Wednesday, July 29, 2015

Shrill and contradictory

The New Puritans: The Rise of Fundamentalism in the Sydney Anglican Church by Muriel Porter

This book is a critique of Sydney Anglicanism. It is written in rather a shrill tone, and Porter makes no attempt to be objective (p. 6), or even fair: if she misrepresents her opponents, it is their fault for being unclear (p 7).

As the title suggests, Porter argues that the doctrine and approach of the Sydney Anglicans is a form of Puritanism. She note that they emphasise the Bible, and want to reform church practice along Scriptural lines. This causes them to jettison cherished practices (such as the wearing of vestments) as well as reject new things like the ordination of women.

And this is the strange thing about this book. One moment the Sydney Anglicans are criticized for being reactionaries who are breaking with historic Anglicanism, the next moment they are taken to task for living in the past. One is reminded of G. K. Chesterton's comments in Orthodoxy (though it must be said that Chesterton was no friend of the Puritans himself):
Suppose we heard an unknown man spoken of by many men. Suppose we were puzzled to hear that some men said he was too tall and some too short... One explanation (as has been already admitted) would be that he might be an odd shape. But there is another explanation. He might be the right shape. Outrageously tall men might feel him to be short. Very short men might feel him to be tall.
And like the critics that Chesterton talks about, Porter does not mind contradicting herself.
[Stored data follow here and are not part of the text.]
### src/rtl/dma_scheduler_pkg.sv
// Shared encodings for the S2MM scheduler: FSM states, DataMover command
// field layout and status bit positions.
package dma_scheduler_pkg;

  typedef enum logic [2:0] {
    ST_IDLE  = 3'd0,
    ST_CMD   = 3'd1,
    ST_DATA  = 3'd2,
    ST_STS   = 3'd3,
    ST_ERROR = 3'd4
  } state_t;

  localparam int CMD_W         = 72;
  localparam int CMD_BTT_LSB   = 0;
  localparam int CMD_BTT_W     = 23;
  localparam int CMD_TYPE_BIT  = 23;
  localparam int CMD_EOF_BIT   = 30;
  localparam int CMD_SADDR_LSB = 32;
  localparam int CMD_SADDR_W   = 32;
  localparam int CMD_TAG_LSB   = 64;
  localparam int CMD_TAG_W     = 4;

  localparam int STS_OKAY_BIT   = 7;
  localparam int STS_SLVERR_BIT = 6;
  localparam int STS_DECERR_BIT = 5;
  localparam int STS_INTERR_BIT = 4;
  localparam int STS_TAG_LSB    = 0;
  localparam int STS_TAG_W      = 4;

  // INCR transfer with EOF set; every unnamed field stays zero.
  function automatic logic [CMD_W-1:0] pack_cmd(
    input logic [CMD_SADDR_W-1:0] saddr,
    input logic [CMD_BTT_W-1:0]   btt,
    input logic [CMD_TAG_W-1:0]   tag
  );
    logic [CMD_W-1:0] w;
    w = '0;
    w[CMD_BTT_LSB +: CMD_BTT_W]     = btt;
    w[CMD_TYPE_BIT]                 = 1'b1;
    w[CMD_EOF_BIT]                  = 1'b1;
    w[CMD_SADDR_LSB +: CMD_SADDR_W] = saddr;
    w[CMD_TAG_LSB +: CMD_TAG_W]     = tag;
    return w;
  endfunction

endpackage

### src/rtl/dma_scheduler.sv
// S2MM burst sequencer: one DataMover command, BURST_LEN pass-through beats,
// then a tagged status check per burst; status errors park the block in ERROR.
//
// state    | meaning
// ---------+-------------------------------------------------------------
// ST_IDLE  | waiting for enable; latches the buffer address on exit
// ST_CMD   | command word presented until the DataMover takes it
// ST_DATA  | stream passes straight through, beats counted
// ST_STS   | waiting for the DataMover status of this burst
// ST_ERROR | bad status seen; everything quiet until clear_error
module dma_scheduler
  import dma_scheduler_pkg::*;
#(
  parameter int MM_ADDR_WIDTH = 32,
  parameter int DATA_WIDTH    = 32,
  parameter int BURST_LEN     = 16
) (
  input  logic                     aclk,
  input  logic                     aresetn,
  input  logic                     enable,
  input  logic                     clear_error,
  input  logic [DATA_WIDTH-1:0]    S_AXIS_tdata,
  input  logic                     S_AXIS_tvalid,
  output logic                     S_AXIS_tready,
  output logic [DATA_WIDTH-1:0]    M_AXIS_S2MM_tdata,
  output logic                     M_AXIS_S2MM_tvalid,
  input  logic                     M_AXIS_S2MM_tready,
  output logic                     M_AXIS_S2MM_tlast,
  output logic [CMD_W-1:0]         M_AXIS_CMD_tdata,
  output logic                     M_AXIS_CMD_tvalid,
  input  logic                     M_AXIS_CMD_tready,
  input  logic [7:0]               S_AXIS_STS_tdata,
  input  logic                     S_AXIS_STS_tvalid,
  output logic                     S_AXIS_STS_tready,
  input  logic [MM_ADDR_WIDTH-1:0] SM_write_buffer,
  output logic                     SM_writing,
  output logic                     SM_burst_done,
  output logic                     error,
  output logic [31:0]              stall_count
);

  localparam int BEAT_W = (BURST_LEN > 1) ? $clog2(BURST_LEN) : 1;
  localparam logic [BEAT_W-1:0]    LAST_BEAT = BEAT_W'(BURST_LEN - 1);
  localparam logic [CMD_BTT_W-1:0] BTT       = CMD_BTT_W'(BURST_LEN * DATA_WIDTH / 8);

  state_t                   state_q, state_d;
  logic [MM_ADDR_WIDTH-1:0] addr_q;
  logic [CMD_TAG_W-1:0]     tag_q;
  logic [BEAT_W-1:0]        beat_cnt;
  logic                     error_q;
  logic [31:0]              stall_q;
  logic                     sts_ok;

  // Command word depends only on flops, so it is stable for the whole CMD state.
  assign M_AXIS_CMD_tdata  = pack_cmd(CMD_SADDR_W'(addr_q), BTT, tag_q);
  assign M_AXIS_S2MM_tdata = S_AXIS_tdata;
  assign error             = error_q;
  assign stall_count       = stall_q;

  assign sts_ok = S_AXIS_STS_tdata[STS_OKAY_BIT]
                & ~S_AXIS_STS_tdata[STS_SLVERR_BIT]
                & ~S_AXIS_STS_tdata[STS_DECERR_BIT]
                & ~S_AXIS_STS_tdata[STS_INTERR_BIT]
                & (S_AXIS_STS_tdata[STS_TAG_LSB +: STS_TAG_W] == tag_q);

  always_comb begin
    state_d            = state_q;
    M_AXIS_CMD_tvalid  = 1'b0;
    M_AXIS_S2MM_tvalid = 1'b0;
    M_AXIS_S2MM_tlast  = 1'b0;
    S_AXIS_tready      = 1'b0;
    S_AXIS_STS_tready  = 1'b0;
    SM_writing         = 1'b0;
    SM_burst_done      = 1'b0;
    case (state_q)
      ST_IDLE: begin
        if (enable) state_d = ST_CMD;
      end
      ST_CMD: begin
        M_AXIS_CMD_tvalid = 1'b1;
        if (M_AXIS_CMD_tready) state_d = ST_DATA;
      end
      ST_DATA: begin
        M_AXIS_S2MM_tvalid = S_AXIS_tvalid;
        S_AXIS_tready      = M_AXIS_S2MM_tready;
        M_AXIS_S2MM_tlast  = (beat_cnt == LAST_BEAT);
        SM_writing         = S_AXIS_tvalid & M_AXIS_S2MM_tready;
        if (SM_writing && M_AXIS_S2MM_tlast) state_d = ST_STS;
      end
      ST_STS: begin
        S_AXIS_STS_tready = 1'b1;
        if (S_AXIS_STS_tvalid) begin
          if (sts_ok) begin
            SM_burst_done = 1'b1;
            state_d       = ST_IDLE;
          end else begin
            state_d = ST_ERROR;
          end
        end
      end
      ST_ERROR: begin
        if (clear_error) state_d = ST_IDLE;
      end
      default: state_d = ST_IDLE;
    endcase
  end

  always_ff @(posedge aclk or negedge aresetn) begin
    if (!aresetn) begin
      state_q  <= ST_IDLE;
      addr_q   <= '0;
      tag_q    <= '0;
      beat_cnt <= '0;
      error_q  <= 1'b0;
      stall_q  <= '0;
    end else begin
      state_q <= state_d;

      if (state_q == ST_IDLE && enable) addr_q <= SM_write_buffer;

      if (state_q == ST_CMD && M_AXIS_CMD_tready) beat_cnt <= '0;
      else if (SM_writing)                        beat_cnt <= beat_cnt + BEAT_W'(1);

      if (SM_burst_done) tag_q <= tag_q + CMD_TAG_W'(1);

      if (state_q == ST_STS && S_AXIS_STS_tvalid && !sts_ok) error_q <= 1'b1;
      else if (state_q == ST_ERROR && clear_error)           error_q <= 1'b0;

      if (S_AXIS_tvalid && !S_AXIS_tready && stall_q != '1) stall_q <= stall_q + 32'd1;
    end
  end

endmodule

### config.mk
export PLATFORM = sky130hd
export DESIGN_NAME = dma_scheduler
export DESIGN_NICKNAME = d
export VERILOG_FILES = /design/src/rtl/dma_scheduler_pkg.sv /design/src/rtl/dma_scheduler.sv
export SDC_FILE = /design/constraint.sdc
export NUM_CORES = 1
export LEC_CHECK = 0
export CORE_MARGIN = 1
export CORE_UTILIZATION = 35
export DETAILED_ROUTE_END_ITERATION = 10
export PLACE_DENSITY = 0.78
export SYNTH_ARGS = -nofsm -noshare
export SYNTH_HDL_FRONTEND = slang
export SYNTH_SLANG_ARGS = --single-unit
### constraint.sdc
create_clock -name aclk -period 2.24 [get_ports aclk]
set_input_delay 0.672 -clock aclk [delete_from_list [all_inputs] [get_ports aclk]]
set_output_delay 0.672 -clock aclk [all_outputs]
set_load 0.01 [all_outputs]
==> metrics.txt, run 1 <==
effective utilization at floorplan 36.5%; clk buf depth 2; number of buffers created by CTS 9; most common flop cell mapped by yosys dfrtp_1; share of the clock period used by the worst path after layout 99.2%; Distinct cells, synth 43; critical path buffer and inverter count 2; static leakage 2.50 nW; portion of total power attributed to sequential cells 35.0%; # rows 38; # H-tree levels 3; Post-Synth XOR/XNOR Area 8.94%; gate count after technology mapping 360; Final WS setup 0.0174 ns; global route total overflow 0; net switching share of the total power 29.5%; internal power consumption 4.29 mW; Final setup violation count 0; Sink Count 76; min cycle time layout 2.22 ns; Synth Register Bits 76; critical path required time 1.57 ns; antenna violations before repair 0; RSZ-0062 raised after global routing yes; type of the most critical hold path in -> async; FILL cells 971; Layout Skew 0.00734 ns; proportion of synthesized area in mux cells 10.1%; total number of nets in the final design 571; area taken by multi-input logic gates 1720 µm²; commonest cells after routing, fill and taps aside 104 x clkdlybuf4s50_1, 76 x dfrtp_1, 36 x conb_1; register clock-pin slew on the reported worst setup and hold paths 0.06 ns; adder and majority gate portion of the synthesized area 0.938%; critical path fanouts, max 2; Slowest cell on crit path nor4b_4; number of buffers inserted by port buffering 123; status complete, no violations; pin count of the biggest net entering global routing 45; dominant combinational cell family by area after synthesis simple AND/OR/NAND/NOR gates; number of ports placed on the die boundary 224; critical path, cell by cell clkdlybuf4s15_1, xnor2_1, nand2_2, nor4b_4, buf_2; startpoint type of the worst setup path input port; worst slew slack as a fraction of its limit 52.0%; share of synthesized registers carrying an async set or reset 100%; final number of hold-violating endpoints 0; count of flip-flops with a built-in enable after synthesis 0; number of nets with antenna violations after detailed routing 0; slowest cell delay on critical path 0.23 ns; P_sw 1.79 mW; number of optimization iterations in the first detailed-route pass 4; antenna cells 0; first-pass GRT wire length 14.4 mm; VDD IR-drop max 0.000696 V; final max-slew violation count 0; wire length per cell after detailed routing 14.3 µm; sequential area share after synthesis 47.5%; Root Buffer Master clkbuf_16; core area 11000 µm²; vias in the first global route 2915; Detail Placement HPWL 6.82 mm; cts hold-fix bufs 0; latest clock arrival within the worst-skew pair 0.33 ns; Die H 109 µm; arrival time of data at the critical path endpoint 1.55 ns; area growth from synthesis to final layout 40.3%; Post-Synth Simple-Gate Area 15.6%; Reg area 1900 µm²; 1st-iter DRT viols 110; most common cell after layout, fill and taps aside clkdlybuf4s50_1; Die Outline Area 11900 µm²; share of final-layout standard cells stronger than drive strength 1 22.9%; via count 2999; overall routing resource usage 15.8%; hold slack 0.374 ns; Setup CP Type in -> out; Placement Setup Slack -0.832 ns; Routability Congestion 0.803; total power divided by cell area 1080 nW/µm²; setup slack, reg-to-reg 0.11 ns; family of cells with the greatest summed delay on the critical path buffers and inverters; die width 109 µm; type of destination of the critical path output port; Avg Synthesized Cell Area 11.1 µm²; Post-route DRC 0; worst-margin pin slew 0.714 ns; Synth warnings 0; proportion of power drawn by combinational gates 38.7%; detail-routed via count per cell 4.74; peak clock frequency supported by timing 450 MHz; Final Routed Wirelength 9.07 mm; TritonCTS clock tree built; share of the synthesized area in compound gates (AO/OA/AOI/OAI) 2.66%; number of max-cap violations 0; clock power share 26.3%; post-synth design cell area 4000 µm²
-- power by group through the flow --
stage	clock network, mW	logic [mW]	registers (mW)
after global placement	0	2.33	2.12
after floorplan	0	0.984	2.31
after detailed placement	0	2.39	2.15
after CTS	1.64	2.38	2.13
after global routing	1.70	2.55	2.20
final	1.60	2.36	2.13
-- state kept, by name (all words and copies together), names as in the netlist --
name / count
tag_q: 4
addr_q: 32
beat_cnt: 4
error: 1
stall_count: 32
state_q: 3
-- cell families (layout without fill, tap and decap cells) --
group / after synthesis / after routing
compound gates: 13 / 13
xor+xnor: 40 / 40
fa+ha+maj: 3 / 3
buf+inv: 82 / 181
flops: 76 / 76
mux: 36 / 36
other cells: 2 / 36
simple gates: 108 / 108
-- final timing paths --
path                                   startpoint                     endpoint  depth (start not counted)
min in group aclk               error$_DFFE_PN0P_            error$_DFFE_PN0P_                          2
max in group asynchronous                 aresetn       addr_q[19]$_DFFE_PN0P_                          2
hold / removal                            aresetn   stall_count[1]$_DFFE_PN0P_                          2
setup reg to reg           state_q[0]$_DFFE_PN0P_  stall_count[29]$_DFFE_PN0P_                          7
setup / recovery              S_AXIS_STS_tdata[0]                SM_burst_done                          5
hold reg to reg                 error$_DFFE_PN0P_            error$_DFFE_PN0P_                          2
-- cells in the mapped netlist (all sizes together), types with 3 or more instances --
library cell	instances	share of area, %
xor2	23	5.0
clkbuf	6	0.56
xnor2	17	3.9
nor3	11	1.4
and4	6	1.3
nor2	18	1.7
nor4	5	1.2
and2	5	0.78
nand2	19	1.8
buf	69	13
and3	5	0.78
mux2	34	9.6
nand3	18	2.3
ha	3	0.94
inv	7	0.66
dfrtp	76	47
o21ai	3	0.37
nand4	10	1.6
-- per-stage QoR --
stage	TNS, ns	total power, mW	util [%]	instance area [µm²]	cells
4_1_cts	-0.114	6.15	50.9	5590	633
5_1_grt	-0.0565	6.44	51.2	5620	633
6_report	0	6.09	51.2	5620	633
2_1_floorplan	0	3.30	-	4130	394
3_3_place_gp	-7.44	4.45	48.0	5270	616
3_5_place_dp	-8.41	4.54	48.0	5270	616
-- per-layer routing --
metal	vias up	wire, µm	track usage, %
met2	121	4550	26.1
li1	1392	-	-
met1	1465	3790	19.7
met4	0	170	7.43
met3	21	565	3.05
met5	-	0	0
-- layout make-up --
class / count / share of cell area [%]
repair buffers: 158 / 26.0
inverters: 7 / 0.468
flip-flops and latches: 76 / 33.9
multi-input cells: 236 / 30.6
well taps: 140 / 3.12
clock inverters: 3 / 1.20
clock buffers: 13 / 4.81
-- what timing repair did --
item | CTS | global route
buffers inserted | 1 | 0
endpoints found under the setup margin | 16 | 10
resized for setup | 35 | 25
pin swaps | 5 | 5
(Power assumes the default switching activity.)
==> run 2, diff against run 1 <==
--- a/config.mk
+++ b/config.mk
@@ -12,3 +12,4 @@
 export SYNTH_ARGS = -nofsm -noshare
 export SYNTH_HDL_FRONTEND = slang
 export SYNTH_SLANG_ARGS = --single-unit
+export TNS_END_PERCENT = 50
==> results of run 2 <==
Same layout as run 1: the final DEF is identical, and so are final timing and power.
Without any awareness of the irony involved, she writes against those who "want to turn the clock back" and on the very same page (p. 8) says that she writes the book "in loving memory of the vibrant mainstream Anglicanism of the Sydney Diocese of my childhood, my first spiritual home, which is now well and truly buried."

Or to take another example, Porter appeals to the "openness characteristic of historic Anglicanism" (p. 4) but then dismisses the 39 Articles as "the product of compromise" (p. 16).

But the most disappointing thing about this book are the insinuations. Porter is quite willing to insinuate baseless allegations by asking loaded questions (pp. 37 and 126). This really is a dreadful book. Porter obviously has the cause of women's ordination close to her heart, but she has done this cause no favours by writing this volume.

Sunday, May 17, 2015

Sad in a number of ways

The Death of a Church by Carl McIntire

This book is a critique of the Confession of 1967, adopted by the United Presbyterian Church in the United States of America, a denomination that later formed the PC(USA). McIntire had left this body more than thirty years earlier, as a result of the Fundamentalist–Modernist Controversy, and formed the Bible Presbyterian Church. The first half of the book goes through the 1967 Confession section by section, while the second half of the book provides a historical (but intensely personal) overview.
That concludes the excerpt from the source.